Однако во второй половине десятилетия стала очевидной определенная трансформация официальной позиции по этой проблеме. В июле 2007 г. мэр Москвы Юрий Лужков предложил внести в проект закона о диспансеризации студентов московских вузов пункт об обязательной их проверке на употребление наркотиков. Затем появились новые акценты в позиции Госнаркоконтроля. Еще в 2004 г. ведомство решительно опровергало сообщения о том, что оно якобы инициирует освидетельствование студентов на предмет употребления ими наркотиков. Но уже в декабре 2007 г. заместитель директора ФСКН Владимир Зубрин заявил, что в 2008 г. его ведомство приступит к повальному тестированию студентов на наркозависимость. Пилотным регионом для эксперимента была объявлена Москва. Введение подобных мер чиновник увязал с разработкой закона Москвы «О профилактике наркомании».

Наконец, в Татарстане было принято решение о фактически обязательном тестировании на наркоманию при поступлении в некоторые вузы, и в 2008 г. первокурсники Казанского государственного университета и Казанского государственного технологического университета впервые сдавали тесты на наркозависимость. Эффективность предпринятых мер оказалась сомнительной.
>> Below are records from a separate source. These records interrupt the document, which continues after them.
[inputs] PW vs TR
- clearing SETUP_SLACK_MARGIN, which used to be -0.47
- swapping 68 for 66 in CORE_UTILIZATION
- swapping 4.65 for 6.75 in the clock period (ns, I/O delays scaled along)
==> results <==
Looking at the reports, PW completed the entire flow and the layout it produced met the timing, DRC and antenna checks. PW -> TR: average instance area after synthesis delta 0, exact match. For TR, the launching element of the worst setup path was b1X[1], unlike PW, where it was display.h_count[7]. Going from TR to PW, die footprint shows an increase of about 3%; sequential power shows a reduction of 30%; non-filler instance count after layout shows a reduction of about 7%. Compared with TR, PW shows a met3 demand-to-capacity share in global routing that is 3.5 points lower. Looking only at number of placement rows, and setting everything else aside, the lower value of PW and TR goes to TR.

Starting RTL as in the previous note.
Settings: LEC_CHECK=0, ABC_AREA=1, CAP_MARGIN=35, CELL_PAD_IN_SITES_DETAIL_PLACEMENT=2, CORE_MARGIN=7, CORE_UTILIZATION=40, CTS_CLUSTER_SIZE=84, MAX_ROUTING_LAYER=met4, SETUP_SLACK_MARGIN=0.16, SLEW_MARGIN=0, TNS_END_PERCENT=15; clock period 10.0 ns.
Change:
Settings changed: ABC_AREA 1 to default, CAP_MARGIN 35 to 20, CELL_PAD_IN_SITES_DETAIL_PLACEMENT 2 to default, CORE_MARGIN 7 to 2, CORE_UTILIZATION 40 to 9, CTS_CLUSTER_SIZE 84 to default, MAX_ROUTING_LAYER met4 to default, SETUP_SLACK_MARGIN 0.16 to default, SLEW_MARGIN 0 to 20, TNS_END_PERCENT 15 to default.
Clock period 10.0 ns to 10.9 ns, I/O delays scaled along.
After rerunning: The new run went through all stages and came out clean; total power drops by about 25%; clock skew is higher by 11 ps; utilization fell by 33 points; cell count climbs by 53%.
В начале 2008/2009 учебного года в Казани было проверено 11 тысяч учащихся, выявлено всего 7 случаев употребления наркотических веществ [ Время и деньги. 24 сентября 2008 г. ]. Есть и другие цифры, показывающие, в числе прочего, весьма незначительную степень эффективности наркотестирования: за полтора года (данные на август 2007 г.) в республике было обследовано 42 300 человек. В итоге в учебных учреждениях республики было выявлено 113 наркозависимых, которые ранее не состояли на учете в наркодиспансерах, то есть менее 0,3% [ Время и деньги. 21 августа 2007 г. ]. Порядок цифр свидетельствует об очевидной фиктивности дисциплинарных процедур. Эти 0,3% (и еще более низкие цифры по Казани) – цифра, которая на порядки ниже любых оценок, а также имеющихся данных о числе молодых наркоманов. Тем не менее руководство Татарстана считает собственный опыт универсальным и призывает распространить его на всю страну. Естественно, дисциплинарная модель стремится к экспансии и к овладению социальным и физическим пространством.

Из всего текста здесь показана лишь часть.